==> flow/design.v <==
module cordic(clk, angle, sine, cosine);
  input clk;
  input signed [31:0] angle;  
  output signed [15:0] sine;  
  output signed [15:0] cosine;
  reg signed [15:0] x [0:12];
  reg signed [15:0] y [0:12];
  reg signed [31:0] z [0:12];
  parameter scaling_factor = 19896;  
  wire [1:0] sector;
  assign sector = angle[31:30];
  assign sine = y[12];
  assign cosine = x[12];
  wire signed [31:0] theta [0:12];
  assign theta [ 0] = 'h20000000;   
  assign theta [ 1] = 'h12E4051D;   
  assign theta [ 2] = 'h9FB385B;    
  assign theta [ 3] = 'h51111D4;    
  assign theta [ 4] = 'h28B0D43;    
  assign theta [ 5] = 'h145D7E1;    
  assign theta [ 6] = 'hA2F61E;     
  assign theta [ 7] = 'h517C55;     
  assign theta [ 8] = 'h28BE53;     
  assign theta [ 9] = 'h145F2E;     
  assign theta [10] = 'hA2F98;      
  assign theta [11] = 'h517CC;      
  assign theta [12] = 'h28BE6;      
  always @(posedge clk)
  begin 
    if (sector == 2'b00) begin
	  x[0] <= scaling_factor;
      y[0] <= 0;
      z[0] <= angle;      
    end
    else if  (sector == 2'b11) begin
	  x[0] <= scaling_factor;
      y[0] <= 0;
      z[0] <= angle;      
    end      
    else if (sector == 2'b01) begin
      x[0] <= -0;
      y[0] <= scaling_factor;
      z[0] <= {2'b00,angle[29:0]};      
    end
    else if (sector == 2'b10) begin
      x[0] <= 0;
      y[0] <= -scaling_factor;
      z[0] <= {2'b11,angle[29:0]};
    end
  end
  genvar i;
  generate
    for (i=0; i<13; i=i+1)
      begin
        wire sgn; 
	assign sgn = z[i][31];  
	wire signed [15:0] xnew, ynew;
        assign xnew = x[i] >>> i;  
        assign ynew = y[i] >>> i;
        always @(posedge clk)
          begin
            if (sgn==1)
              begin
                x[i+1] <= x[i]+ynew;
                y[i+1] <= y[i]-xnew;
                z[i+1] <= z[i]+theta[i];
              end
            else
              begin
                x[i+1] <= x[i]-ynew;
                y[i+1] <= y[i]+xnew;
                z[i+1] <= z[i]-theta[i];
              end
          end
      end
  endgenerate
endmodule
make LEC_CHECK=0 CAP_MARGIN=20 CORE_MARGIN=2 CORE_UTILIZATION=72 CTS_CLUSTER_SIZE=43 GPL_ROUTABILITY_DRIVEN=1 PLACE_DENSITY=0.64 SETUP_SLACK_MARGIN=0.8 SLEW_MARGIN=40 finish   # period 2.99 ns
run.sh (not shown) runs the stock make flow with config.mk's settings and CLKGATE_MAP_FILE=.
The first run failed in global routing on DPL-0038.
Then changed:
==> flow/config.mk (replaced) <==
export PLATFORM = sky130hd
export DESIGN_NAME = cordic
export DESIGN_NICKNAME = cordic
export VERILOG_FILES = /design/flow/design.v
export SDC_FILE = /design/flow/constraint.sdc
export NUM_CORES = 4
export LEC_CHECK = 0
export ABC_AREA = 1
export CAP_MARGIN = 20
export CORE_MARGIN = 2
export CORE_UTILIZATION = 72
export CTS_CLUSTER_SIZE = 10
export PLACE_DENSITY = 0.42
export SLEW_MARGIN = 20
==> flow/constraint.sdc (replaced) <==
create_clock -name core_clock -period 2.59 [get_ports {clk}]
set_input_delay 0.5180 -clock core_clock [delete_from_list [all_inputs] [get_ports {clk}]]
set_output_delay 0.5180 -clock core_clock [all_outputs]
set_load 0.01 [all_outputs]
The new run finished but fails on negative setup slack.
Synthesized cell count climbs by 78%.
Synthesized area rises by 27%.
Die size grows by 27%.
Then changed:
--- a/flow/config.mk
+++ b/flow/config.mk
@@ -7,8 +7,9 @@
 export LEC_CHECK = 0
 export ABC_AREA = 1
-export CAP_MARGIN = 20
+export CAP_MARGIN = 40
 export CORE_MARGIN = 2
 export CORE_UTILIZATION = 72
 export CTS_CLUSTER_SIZE = 10
+export HOLD_SLACK_MARGIN = 0.3
 export PLACE_DENSITY = 0.42
 export SLEW_MARGIN = 20
The new run ran to the end with violations: negative setup slack.
Clock-buffer cell count does not change.
Cell area barely changes.
Routed wire length grows by 0.83%.
Worst setup slack gets worse by 0.0072 ns.
Via count grows by 0.52%.
Then changed:
==> flow/config.mk (replaced) <==
export PLATFORM = sky130hd
export DESIGN_NAME = cordic
export DESIGN_NICKNAME = cordic
export VERILOG_FILES = /design/flow/design.v
export SDC_FILE = /design/flow/constraint.sdc
export NUM_CORES = 4
export LEC_CHECK = 0
export CAP_MARGIN = 10
export CORE_MARGIN = 2
export CORE_UTILIZATION = 72
export CTS_CLUSTER_DIAMETER = 147
export PLACE_DENSITY = 0.63
export SETUP_SLACK_MARGIN = 0.49
export SLEW_MARGIN = 20
==> flow/constraint.sdc (replaced) <==
create_clock -name core_clock -period 3.43 [get_ports {clk}]
set_input_delay 0.6860 -clock core_clock [delete_from_list [all_inputs] [get_ports {clk}]]
set_output_delay 0.6860 -clock core_clock [all_outputs]
set_load 0.01 [all_outputs]
The new run finished but failed the layout checks on negative setup slack.
Final area fell by roughly a tenth.
Critical path depth goes up by 3.
Wire length decreases by roughly a tenth.
Global-route usage is lower by 4.8 points.
Via count came out lower by a quarter to a third.
Synthesized area goes down by about a fifth.
Then changed:
==> flow/config.mk (replaced) <==
export PLATFORM = sky130hd
export DESIGN_NAME = cordic
export DESIGN_NICKNAME = cordic
export VERILOG_FILES = /design/flow/design.v
export SDC_FILE = /design/flow/constraint.sdc
export NUM_CORES = 4
export LEC_CHECK = 0
export CAP_MARGIN = 20
export CORE_MARGIN = 2
export CORE_UTILIZATION = 60
export CTS_CLUSTER_SIZE = 98
export SLEW_MARGIN = 20
==> flow/constraint.sdc (replaced) <==
create_clock -name core_clock -period 2.78 [get_ports {clk}]
set_input_delay 0.5560 -clock core_clock [delete_from_list [all_inputs] [get_ports {clk}]]
set_output_delay 0.5560 -clock core_clock [all_outputs]
set_load 0.01 [all_outputs]
=>
- The changed run produced a layout that fails on negative setup slack
- synthesized cell count stays the same
- cell area goes up by about 11%
- setup slack loses 0.29 ns
- wire length goes down by about 17%
- clock-buffer cell count goes down by 5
====
Word for word, write out each entry shown above.

==> flow/design.v <==
module cordic(clk, angle, sine, cosine);
  input clk;
  input signed [31:0] angle;  
  output signed [15:0] sine;  
  output signed [15:0] cosine;
  reg signed [15:0] x [0:12];
  reg signed [15:0] y [0:12];
  reg signed [31:0] z [0:12];
  parameter scaling_factor = 19896;  
  wire [1:0] sector;
  assign sector = angle[31:30];
  assign sine = y[12];
  assign cosine = x[12];
  wire signed [31:0] theta [0:12];
  assign theta [ 0] = 'h20000000;   
  assign theta [ 1] = 'h12E4051D;   
  assign theta [ 2] = 'h9FB385B;    
  assign theta [ 3] = 'h51111D4;    
  assign theta [ 4] = 'h28B0D43;    
  assign theta [ 5] = 'h145D7E1;    
  assign theta [ 6] = 'hA2F61E;     
  assign theta [ 7] = 'h517C55;     
  assign theta [ 8] = 'h28BE53;     
  assign theta [ 9] = 'h145F2E;     
  assign theta [10] = 'hA2F98;      
  assign theta [11] = 'h517CC;      
  assign theta [12] = 'h28BE6;      
  always @(posedge clk)
  begin 
    if (sector == 2'b00) begin
	  x[0] <= scaling_factor;
      y[0] <= 0;
      z[0] <= angle;      
    end
    else if  (sector == 2'b11) begin
	  x[0] <= scaling_factor;
      y[0] <= 0;
      z[0] <= angle;      
    end      
    else if (sector == 2'b01) begin
      x[0] <= -0;
      y[0] <= scaling_factor;
      z[0] <= {2'b00,angle[29:0]};      
    end
    else if (sector == 2'b10) begin
      x[0] <= 0;
      y[0] <= -scaling_factor;
      z[0] <= {2'b11,angle[29:0]};
    end
  end
  genvar i;
  generate
    for (i=0; i<13; i=i+1)
      begin
        wire sgn; 
	assign sgn = z[i][31];  
	wire signed [15:0] xnew, ynew;
        assign xnew = x[i] >>> i;  
        assign ynew = y[i] >>> i;
        always @(posedge clk)
          begin
            if (sgn==1)
              begin
                x[i+1] <= x[i]+ynew;
                y[i+1] <= y[i]-xnew;
                z[i+1] <= z[i]+theta[i];
              end
            else
              begin
                x[i+1] <= x[i]-ynew;
                y[i+1] <= y[i]+xnew;
                z[i+1] <= z[i]-theta[i];
              end
          end
      end
  endgenerate
endmodule
make LEC_CHECK=0 CAP_MARGIN=20 CORE_MARGIN=2 CORE_UTILIZATION=72 CTS_CLUSTER_SIZE=43 GPL_ROUTABILITY_DRIVEN=1 PLACE_DENSITY=0.64 SETUP_SLACK_MARGIN=0.8 SLEW_MARGIN=40 finish   # period 2.99 ns
run.sh (not shown) runs the stock make flow with config.mk's settings and CLKGATE_MAP_FILE=.
The first run failed in global routing on DPL-0038.
Then changed:
==> flow/config.mk (replaced) <==
export PLATFORM = sky130hd
export DESIGN_NAME = cordic
export DESIGN_NICKNAME = cordic
export VERILOG_FILES = /design/flow/design.v
export SDC_FILE = /design/flow/constraint.sdc
export NUM_CORES = 4
export LEC_CHECK = 0
export ABC_AREA = 1
export CAP_MARGIN = 20
export CORE_MARGIN = 2
export CORE_UTILIZATION = 72
export CTS_CLUSTER_SIZE = 10
export PLACE_DENSITY = 0.42
export SLEW_MARGIN = 20
==> flow/constraint.sdc (replaced) <==
create_clock -name core_clock -period 2.59 [get_ports {clk}]
set_input_delay 0.5180 -clock core_clock [delete_from_list [all_inputs] [get_ports {clk}]]
set_output_delay 0.5180 -clock core_clock [all_outputs]
set_load 0.01 [all_outputs]
The new run finished but fails on negative setup slack.
Synthesized cell count climbs by 78%.
Synthesized area rises by 27%.
Die size grows by 27%.
Then changed:
--- a/flow/config.mk
+++ b/flow/config.mk
@@ -7,8 +7,9 @@
 export LEC_CHECK = 0
 export ABC_AREA = 1
-export CAP_MARGIN = 20
+export CAP_MARGIN = 40
 export CORE_MARGIN = 2
 export CORE_UTILIZATION = 72
 export CTS_CLUSTER_SIZE = 10
+export HOLD_SLACK_MARGIN = 0.3
 export PLACE_DENSITY = 0.42
 export SLEW_MARGIN = 20
The new run ran to the end with violations: negative setup slack.
Clock-buffer cell count does not change.
Cell area barely changes.
Routed wire length grows by 0.83%.
Worst setup slack gets worse by 0.0072 ns.
Via count grows by 0.52%.
Then changed:
==> flow/config.mk (replaced) <==
export PLATFORM = sky130hd
export DESIGN_NAME = cordic
export DESIGN_NICKNAME = cordic
export VERILOG_FILES = /design/flow/design.v
export SDC_FILE = /design/flow/constraint.sdc
export NUM_CORES = 4
export LEC_CHECK = 0
export CAP_MARGIN = 10
export CORE_MARGIN = 2
export CORE_UTILIZATION = 72
export CTS_CLUSTER_DIAMETER = 147
export PLACE_DENSITY = 0.63
export SETUP_SLACK_MARGIN = 0.49
export SLEW_MARGIN = 20
==> flow/constraint.sdc (replaced) <==
create_clock -name core_clock -period 3.43 [get_ports {clk}]
set_input_delay 0.6860 -clock core_clock [delete_from_list [all_inputs] [get_ports {clk}]]
set_output_delay 0.6860 -clock core_clock [all_outputs]
set_load 0.01 [all_outputs]
The new run finished but failed the layout checks on negative setup slack.
Final area fell by roughly a tenth.
Critical path depth goes up by 3.
Wire length decreases by roughly a tenth.
Global-route usage is lower by 4.8 points.
Via count came out lower by a quarter to a third.
Synthesized area goes down by about a fifth.
Then changed:
==> flow/config.mk (replaced) <==
export PLATFORM = sky130hd
export DESIGN_NAME = cordic
export DESIGN_NICKNAME = cordic
export VERILOG_FILES = /design/flow/design.v
export SDC_FILE = /design/flow/constraint.sdc
export NUM_CORES = 4
export LEC_CHECK = 0
export CAP_MARGIN = 20
export CORE_MARGIN = 2
export CORE_UTILIZATION = 60
export CTS_CLUSTER_SIZE = 98
export SLEW_MARGIN = 20
==> flow/constraint.sdc (replaced) <==
create_clock -name core_clock -period 2.78 [get_ports {clk}]
set_input_delay 0.5560 -clock core_clock [delete_from_list [all_inputs] [get_ports {clk}]]
set_output_delay 0.5560 -clock core_clock [all_outputs]
set_load 0.01 [all_outputs]
=>
- The changed run produced a layout that fails on negative setup slack
- synthesized cell count stays the same
- cell area goes up by about 11%
- setup slack loses 0.29 ns
- wire length goes down by about 17%
- clock-buffer cell count goes down by 5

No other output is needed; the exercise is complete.